My Big Fat Greek Wedding is a 2002 Canadian-American romantic comedy film written by and starring Nia Vardalos and directed by Joel Zwick. The film is centered on Fotoula "Toula" Portokalos, a middle class Greek American woman who falls in love with a non-Greek upper middle class "White Anglo-Saxon Protestant" Ian Miller. At the 75th Academy Awards, it was nominated for the Academy Award for Best Original Screenplay. A sleeper hit, the film became the highest-grossing romantic comedy of all time,[2] and grossed $241.4 million in North America, despite never reaching number one at the box office during its release (the highest-grossing film to accomplish this feat).

Plot[edit]

Fotoula "Toula" Portokalos (Nia Vardalos) is going through an early midlife crisis. At thirty, she is the only woman in her family who has "failed." Her family expects her to "marry a Greek boy, make Greek babies, and feed everyone until the day she dies." Instead, Toula is stuck working in the family business in Chicago, a restaurant, "Dancing Zorba's." In contrast to her "perfect" sister, Athena (Stavroula Logothetis), Toula is frumpy and cynical. She fears she's doomed to be stuck with her life as it is.

At the restaurant, she briefly sees (and embarrasses herself in front of) Ian Miller, a handsome school teacher. This event, combined with an argument with her overly-patriotic father, Gus - who merely wants his daughter to marry and settle down rather than pursue a career - after being persuaded by his wife he permits Toula to begin taking computer classes at a local college. She also gets contact lenses, wears her hair curly, and begins to use make-up, which improves her mood and self- esteem . Maria, her mother, and her Aunt Voula (Andrea Martin) then contrive a way to get Gus to allow her to work at Voula's travel agency.

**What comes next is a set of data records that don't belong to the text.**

--- src/rtl/fmul_norm_round_if.sv ---
// rtl/fmul_norm_round_if.sv - handshake and data bundle between imul, the normalize/round stage and its consumer
interface fmul_norm_round_if #(
   parameter int MW = 24,
   parameter int EW = 8
);
   logic              in_valid;
   logic              in_ready;
   logic [2*MW-1:0]   in_prod;
   logic              in_sign;
   logic [EW+1:0]     in_exp_sum;
   logic              in_nan;
   logic              in_inf;
   logic              in_zero;
   logic              out_valid;
   logic              out_ready;
   logic [EW+MW-1:0]  out_result;
   logic [2:0]        out_flags;

   modport master (
      output in_valid, in_prod, in_sign, in_exp_sum, in_nan, in_inf, in_zero, out_ready,
      input  in_ready, out_valid, out_result, out_flags
   );

   modport slave (
      input  in_valid, in_prod, in_sign, in_exp_sum, in_nan, in_inf, in_zero, out_ready,
      output in_ready, out_valid, out_result, out_flags
   );
endinterface

--- src/rtl/fmul_norm_round.sv ---
// rtl/fmul_norm_round.sv - two-stage normalize and round-to-nearest-even pack for the binary32 multiply path
module fmul_norm_round #(
   parameter int MW   = 24,
   parameter int EW   = 8,
   parameter int BIAS = 127
) (
   input  logic               clk,
   input  logic               rst_n,
   fmul_norm_round_if.slave   bus
);
   localparam int PW = 2 * MW;
   localparam int XW = EW + 3;
   localparam int RW = EW + MW;

   logic s1_en;
   logic s2_en;

   logic                 s1_valid_q;
   logic [MW-2:0]        s1_frac_q;
   logic                 s1_guard_q;
   logic                 s1_sticky_q;
   logic signed [XW-1:0] s1_exp_q;
   logic                 s1_sign_q;
   logic                 s1_nan_q;
   logic                 s1_inf_q;
   logic                 s1_zero_q;

   logic                 s2_valid_q;
   logic [RW-1:0]        out_result_q;
   logic [2:0]           out_flags_q;

   assign s2_en         = !s2_valid_q || bus.out_ready;
   assign s1_en         = !s1_valid_q || s2_en;
   assign bus.in_ready  = s1_en;
   assign bus.out_valid = s2_valid_q;
   assign bus.out_result = out_result_q;
   assign bus.out_flags  = out_flags_q;

   // Stage 1: pick the normalization window by the product MSB.
   logic signed [XW-1:0] exp_base;
   logic [MW-2:0]        s1_frac_d;
   logic                 s1_guard_d;
   logic                 s1_sticky_d;
   logic signed [XW-1:0] s1_exp_d;

   assign exp_base = $signed({1'b0, bus.in_exp_sum}) - XW'(BIAS);

   always_comb begin
      if (bus.in_prod[PW-1]) begin
         s1_frac_d   = bus.in_prod[PW-2:MW];
         s1_guard_d  = bus.in_prod[MW-1];
         s1_sticky_d = |bus.in_prod[MW-2:0];
         s1_exp_d    = exp_base + XW'(1);
      end else begin
         s1_frac_d   = bus.in_prod[PW-3:MW-1];
         s1_guard_d  = bus.in_prod[MW-2];
         s1_sticky_d = |bus.in_prod[MW-3:0];
         s1_exp_d    = exp_base;
      end
   end

   always_ff @(posedge clk or negedge rst_n) begin
      if (!rst_n) begin
         s1_valid_q  <= 1'b0;
         s1_frac_q   <= '0;
         s1_guard_q  <= 1'b0;
         s1_sticky_q <= 1'b0;
         s1_exp_q    <= '0;
         s1_sign_q   <= 1'b0;
         s1_nan_q    <= 1'b0;
         s1_inf_q    <= 1'b0;
         s1_zero_q   <= 1'b0;
      end else if (s1_en) begin
         s1_valid_q  <= bus.in_valid;
         s1_frac_q   <= s1_frac_d;
         s1_guard_q  <= s1_guard_d;
         s1_sticky_q <= s1_sticky_d;
         s1_exp_q    <= s1_exp_d;
         s1_sign_q   <= bus.in_sign;
         s1_nan_q    <= bus.in_nan;
         s1_inf_q    <= bus.in_inf;
         s1_zero_q   <= bus.in_zero;
      end
   end

   // Stage 2: round, then range-check the post-rounding exponent.
   logic                 round_up;
   logic                 inexact;
   logic [MW-1:0]        frac_inc;
   logic signed [XW-1:0] exp_r;
   logic                 exp_ovf;
   logic                 exp_unf;
   logic [RW-1:0]        out_result_d;
   logic [2:0]           out_flags_d;

   assign round_up = s1_guard_q & (s1_sticky_q | s1_frac_q[0]);
   assign inexact  = s1_guard_q | s1_sticky_q;
   assign frac_inc = {1'b0, s1_frac_q} + MW'(round_up);
   assign exp_r    = s1_exp_q + (frac_inc[MW-1] ? XW'(1) : XW'(0));
   assign exp_ovf  = !exp_r[XW-1] && (exp_r[XW-2:0] >= (XW-1)'((1 << EW) - 1));
   assign exp_unf  = exp_r[XW-1] || (exp_r == '0);

   always_comb begin
      out_result_d = '0;
      out_flags_d  = 3'b000;
      if (s1_nan_q) begin
         out_result_d = {1'b0, {EW{1'b1}}, 1'b1, {(MW-2){1'b0}}};
      end else if (s1_inf_q) begin
         out_result_d = {s1_sign_q, {EW{1'b1}}, {(MW-1){1'b0}}};
      end else if (s1_zero_q) begin
         out_result_d = {s1_sign_q, {(RW-1){1'b0}}};
      end else if (exp_ovf) begin
         out_result_d = {s1_sign_q, {EW{1'b1}}, {(MW-1){1'b0}}};
         out_flags_d  = 3'b101;
      end else if (exp_unf) begin
         out_result_d = {s1_sign_q, {(RW-1){1'b0}}};
         out_flags_d  = 3'b011;
      end else begin
         out_result_d = {s1_sign_q, exp_r[EW-1:0], frac_inc[MW-2:0]};
         out_flags_d  = {2'b00, inexact};
      end
   end

   always_ff @(posedge clk or negedge rst_n) begin
      if (!rst_n) begin
         s2_valid_q   <= 1'b0;
         out_result_q <= '0;
         out_flags_q  <= 3'b000;
      end else if (s2_en) begin
         s2_valid_q   <= s1_valid_q;
         out_result_q <= out_result_d;
         out_flags_q  <= out_flags_d;
      end
   end
endmodule

--- src/flat_wrapper.sv ---
// flat-port wrapper written by rule: the top's interface ports become plain ports
module fmul_norm_round_flat 
#(
   parameter int MW   = 24,
   parameter int EW   = 8,
   parameter int BIAS = 127
)
  (clk, rst_n, bus_in_valid, bus_in_prod, bus_in_sign, bus_in_exp_sum, bus_in_nan, bus_in_inf, bus_in_zero, bus_out_ready, bus_in_ready, bus_out_valid, bus_out_result, bus_out_flags);
  fmul_norm_round_if #(.MW(MW), .EW(EW)) bus_i ();
  input  logic clk;
  input  logic rst_n;
  input wire logic [$bits(bus_i.in_valid)-1:0] bus_in_valid;
  input wire logic [$bits(bus_i.in_prod)-1:0] bus_in_prod;
  input wire logic [$bits(bus_i.in_sign)-1:0] bus_in_sign;
  input wire logic [$bits(bus_i.in_exp_sum)-1:0] bus_in_exp_sum;
  input wire logic [$bits(bus_i.in_nan)-1:0] bus_in_nan;
  input wire logic [$bits(bus_i.in_inf)-1:0] bus_in_inf;
  input wire logic [$bits(bus_i.in_zero)-1:0] bus_in_zero;
  input wire logic [$bits(bus_i.out_ready)-1:0] bus_out_ready;
  output wire logic [$bits(bus_i.in_ready)-1:0] bus_in_ready;
  output wire logic [$bits(bus_i.out_valid)-1:0] bus_out_valid;
  output wire logic [$bits(bus_i.out_result)-1:0] bus_out_result;
  output wire logic [$bits(bus_i.out_flags)-1:0] bus_out_flags;
  assign bus_i.in_valid = bus_in_valid;
  assign bus_i.in_prod = bus_in_prod;
  assign bus_i.in_sign = bus_in_sign;
  assign bus_i.in_exp_sum = bus_in_exp_sum;
  assign bus_i.in_nan = bus_in_nan;
  assign bus_i.in_inf = bus_in_inf;
  assign bus_i.in_zero = bus_in_zero;
  assign bus_i.out_ready = bus_out_ready;
  assign bus_in_ready = bus_i.in_ready;
  assign bus_out_valid = bus_i.out_valid;
  assign bus_out_result = bus_i.out_result;
  assign bus_out_flags = bus_i.out_flags;
  fmul_norm_round #(.MW(MW), .EW(EW), .BIAS(BIAS)) u_core (.clk(clk), .rst_n(rst_n), .bus(bus_i));
endmodule
--- config.mk ---
export PLATFORM = sky130hd
export DESIGN_NAME = fmul_norm_round_flat
export DESIGN_NICKNAME = d
export VERILOG_FILES = /design/src/rtl/fmul_norm_round_if.sv /design/src/rtl/fmul_norm_round.sv /design/src/flat_wrapper.sv
export SDC_FILE = /design/constraint.sdc
export NUM_CORES = 1
export LEC_CHECK = 0
export BUFFER_PORTS_ARGS = -buffer_cell sky130_fd_sc_hd__buf_2
export CAP_MARGIN = 20
export CORE_MARGIN = 8
export CORE_UTILIZATION = 50
export CTS_CLUSTER_SIZE = 24
export DETAILED_ROUTE_END_ITERATION = 7
export GPL_TIMING_DRIVEN = 1
export PLACE_DENSITY = 0.84
export SLEW_MARGIN = 40
export SYNTH_ARGS = -nofsm -noshare
export SYNTH_HDL_FRONTEND = slang
export SYNTH_SLANG_ARGS = --single-unit
--- constraint.sdc ---
create_clock -name clk -period 4.8 [get_ports clk]
set_input_delay 1.2 -clock clk [delete_from_list [all_inputs] [get_ports clk]]
set_output_delay 1.2 -clock clk [all_outputs]
set_load 0.005 [all_outputs]
==> results.sh <==
export IMPL_crit_required_ns=5.06
export IMPL_synth_largest_area_cell="dfrtp_1"
export IMPL_cts_tree="yes"
export IMPL_grt_max_degree=59
export IMPL_antenna_found_initial=0
export IMPL_overflow=0
export IMPL_hold_class="reg2reg"
export IMPL_core_sq_um=8680
export IMPL_synth_cell_types=52
export IMPL_total_power_uw=1480
export IMPL_grt_usage_pct=18.6
export IMPL_synth_edff_count=0
export IMPL_wl_met2_microns=4900
export IMPL_fp_dieH_microns=110
export IMPL_relSlewSlack_pct=46.0
export IMPL_drt_initial_drc_count=166
export IMPL_post_cts_resize_count=0
export IMPL_synth_flop_cell="dfrtp_1"
export IMPL_synthToLayoutAreaGrowth_pct=16.5
export IMPL_slew_violations=0
export IMPL_die_w_microns=110
export IMPL_synth_area_sq_um=4430
export IMPL_port_buffer_count=102
export IMPL_holdPathStages=1
export IMPL_routedLengthMet1_microns=4830
export IMPL_postPlaceCellArea_sq_um=5000
export IMPL_cts_htree_levels=3
export IMPL_cts_sinks=77
export IMPL_cp_max_fo=21
export IMPL_worstRegToRegCells=12
export IMPL_clk_latency_ns=0.34
export IMPL_period_share_pct=79.7
export IMPL_place_congestion=0.913
export IMPL_clock_skew_ns=0.00396
export IMPL_p_seq_share_pct=53.2
export IMPL_setup_worst_path_end_class="flop"
export IMPL_p_clk_share_pct=27.8
export IMPL_dpl_hpwl_microns=8480
export IMPL_clk_pin_slew_ns=0.07
export IMPL_synthArstFlopShare_pct=100
export IMPL_netSwitchingPower_uw=449
export IMPL_max_freq_mhz=261
export IMPL_post_cts_buffers=0
export IMPL_cts_root_buf="clkbuf_8"
export IMPL_p_sw_share_pct=30.4
export IMPL_via_per_inst=5.57
export IMPL_avgSynthCellArea_sq_um=9.16
export IMPL_fin_area_sq_um=5160
export IMPL_drt_wl_total_microns=10700
export IMPL_avgRoutedWirePerCell_microns=15.6
export IMPL_tns_ns=0
export IMPL_setup_viol=0
export IMPL_numCtsBuffers=9
export IMPL_drt_pass1_iter_count=5
export IMPL_drc=0
export IMPL_pwr_density_cell_nw_per_um2=287
export IMPL_period_needed_ns=3.83
export IMPL_hold_ws_ns=0.458
export IMPL_pwr_share_comb_pct=19.1
export IMPL_p_int_uw=1030
export IMPL_ys_seq_elements=77
export IMPL_start_kind="flop"
export IMPL_initial_core_util_pct=51.1
export IMPL_vias=3834
export IMPL_syn_inst=484
export IMPL_leakagePower_uw=0.00234
export IMPL_dp_cells=673
export IMPL_cts_max_path_buffers=2
export IMPL_yosys_warnings=0
export IMPL_syn_nets=556
export IMPL_ir_drop_mv=0.161
export IMPL_drive_gt1_share_pct=25.5
export IMPL_wl_met3_microns=821
export IMPL_diodes=0
export IMPL_critPathKind="reg2reg"
export IMPL_top_layer="met4"
export IMPL_fin_cells=688
export IMPL_grt_pass1_vias=3816
export IMPL_final_nets=648
export IMPL_ant_nets=0
export IMPL_synth_top_area_share_pct=43.5
export IMPL_max_cap_viol_count=0
export IMPL_ios=103
export IMPL_seq_area_frac_synth_pct=43.5
export IMPL_rsz0062_at_grt="no"
export IMPL_cp_data_arrival_time_ns=4.09
export IMPL_run_status="finished clean"
export IMPL_core_rowCount=34
export IMPL_grt_pass1_wl_microns=18100
export IMPL_finalHoldViolCount=0
export IMPL_hold_buffers=0
export IMPL_tightest_slew_ns=0.810
export IMPL_die_area_sq_um=12100
export IMPL_synth_area_leaders="dfrtp_1 (43%), nand2_1 (6.8%), mux2i_1 (5.4%)"
-- cell families (layout without fill, tap and decap cells) --
group,Yosys count,after routing,share of synthesized area (%)
xor gates and xnor gates,45,45,8.89
muxes,24,24,5.42
buffers and inverters,31,127,3.08
adders and majority gates,6,6,1.69
AOI/OAI and AO/OA,99,99,14.7
and+or+nand+nor,202,202,22.8
DFF,77,77,43.5
-- flip-flops by register name, summed over array words and instances, names as in the netlist --
| register | count |
|---|---|
| u_core.s1_sticky_q | 1 |
| u_core.s1_valid_q | 1 |
| u_core.s1_zero_q | 1 |
| u_core.s1_frac_q | 23 |
| u_core.s1_nan_q | 1 |
| u_core.s1_exp_q | 11 |
| u_core.s1_sign_q | 1 |
| u_core.s1_inf_q | 1 |
| u_core.s1_guard_q | 1 |
| u_core.bus.out_valid | 1 |
| u_core.bus.out_flags | 3 |
| u_core.bus.out_result | 32 |
-- worst max-delay path, stage by stage, from the launching register on --
cell and delay [ns]:
dfrtp_1 0.37, o21a_1 0.13, ha_1 0.19, nand3_1 0.13, nor4_2 0.49, and4_1 0.30
ha_1 0.26, and3_1 0.22, nand3_1 0.11, xnor2_1 0.26, and4bb_2 0.31, or4b_4 0.73
o21ai_0 0.21
-- routing by layer --
| layer | GRT usage (%) | vias to the layer above |
|---|---|---|
| met5 | 0 | - |
| li1 | - | 1894 |
| met2 | 28.9 | 130 |
| met3 | 4.48 | 11 |
| met4 | 6.09 | 0 |
| met1 | 24.9 | 1799 |
-- cells in the final DEF (no fill, tap or decap), drive strengths merged, types with 2 or more instances in the layout --
| cell | synthesis | layout |
|---|---|---|
| and2 | 4 | 4 |
| nand2b | 7 | 7 |
| o21a | 2 | 2 |
| and3 | 10 | 10 |
| nor2 | 35 | 35 |
| nor4 | 11 | 11 |
| mux2i | 24 | 24 |
| a32o | 2 | 2 |
| a21oi | 18 | 18 |
| clkinv | 0 | 2 |
| xor2 | 23 | 23 |
| or3 | 3 | 3 |
| a211oi | 4 | 4 |
| and4bb | 2 | 2 |
| nand4 | 8 | 8 |
| clkbuf | 16 | 13 |
| inv | 7 | 7 |
| nand3b | 2 | 2 |
| a311oi | 3 | 3 |
| dfrtp | 77 | 77 |
| o21ai | 58 | 58 |
| nor3 | 10 | 10 |
| nand2 | 80 | 80 |
| nand3 | 17 | 17 |
| and4 | 4 | 4 |
| buf | 8 | 105 |
| nor4b | 2 | 2 |
| xnor2 | 22 | 22 |
| ha | 6 | 6 |
| a31o | 2 | 2 |
| a31oi | 2 | 2 |
| or2 | 2 | 2 |
-- synthesized netlist by cell type (2+ instances only) --
cell type  count
and2_1         4
o21ai_2       20
o21ai_0       38
nor2_1        35
nand2_1       80
buf_6          2
a311oi_1       3
mux2i_1       24
clkbuf_1      16
or3_1          3
a21oi_1       18
a31oi_1        2
nor4_1        11
dfrtp_1       77
a32o_1         2
inv_1          7
nand3b_1       2
xnor2_1       22
nand4_1        7
nand2b_1       7
and4_1         4
nor4b_1        2
xor2_1        23
and3_1        10
or2_2          2
buf_1          4
nand3_1       17
nor3_1         9
a211oi_1       3
a31o_2         2
ha_1           6
o21a_1         2
-- power by group through the flow --
stage	clock (uW)	combinational (uW)	sequential, uW
2_1_floorplan	0	191	769
3_3_place_gp	0	274	791
3_5_place_dp	0	283	796
4_1_cts	418	285	784
5_1_grt	443	319	797
6_report	411	282	787
-- layout make-up --
cell class	instances	area, sq um
Timing Repair Buffer	105	536
Clock inverter	2	10.0
Inverter	7	26.3
Clock buffer	13	149
Sequential cell	77	1930
Multi-Input combinational cell	376	2380
Fill cell	770	3520
Tap cell	108	135
-- metrics by stage --
step | setup WS, ns | utilization (%)
global placement | 0.953 | 57.5
global route | 0.591 | 59.5
detailed placement | 0.777 | 57.6
floorplan | 1.29 | -
finish | 0.974 | 59.5
CTS | 0.798 | 59.4
-- path summary, 6_finish.rpt --
kind / start / endpoint / slack [ns]
max reg2reg: u_core.s1_guard_q / u_core.bus.out_result[2] / 0.97
min in group asynchronous: rst_n / u_core.s1_frac_q[9] / 0.84
min reg2reg: u_core.s1_valid_q / u_core.bus.out_valid / 0.46
max: u_core.s1_guard_q / u_core.bus.out_result[2] / 0.97
min: u_core.s1_valid_q / u_core.bus.out_valid / 0.46
max in group asynchronous: rst_n / u_core.s1_inf_q / 3.13
(Power assumes the default switching activity.)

Toula feels much better in her new job, especially when she notices Ian looking at her through the window. They finally introduce themselves and begin dating. Toula keeps the relationship secret from her family until some weeks later when Gus finds out. He throws a fit because Ian is not an ethnic Greek and orders Toula to end the relationship, but Ian and Toula continue to see each other against Gus's wishes. Ian proposes marriage to her, she accepts. Gus is hurt and infuriated, feeling his daughter has betrayed him, and Ian agrees to be baptized in the Greek Orthodox Church to be worthy of her family.

As the months pass, the wedding planning hits snag after snag as Toula's numerous relatives "helpfully" interfere. Her father insists on inviting the entire family, all of their friends and distant relatives, to the ceremony, her mother orders the invitations but misspells Ian's mother's name, and Toula's cousin Nikki (Gia Carides) orders tacky bridesmaids' dresses. Toula is horrified to learn that her parents invited the entire family to what was meant to be a "quiet" dinner, and the groom's demure and private parents, not used to such cultural fervor, are overwhelmed; which later prompts Gus to complain about them.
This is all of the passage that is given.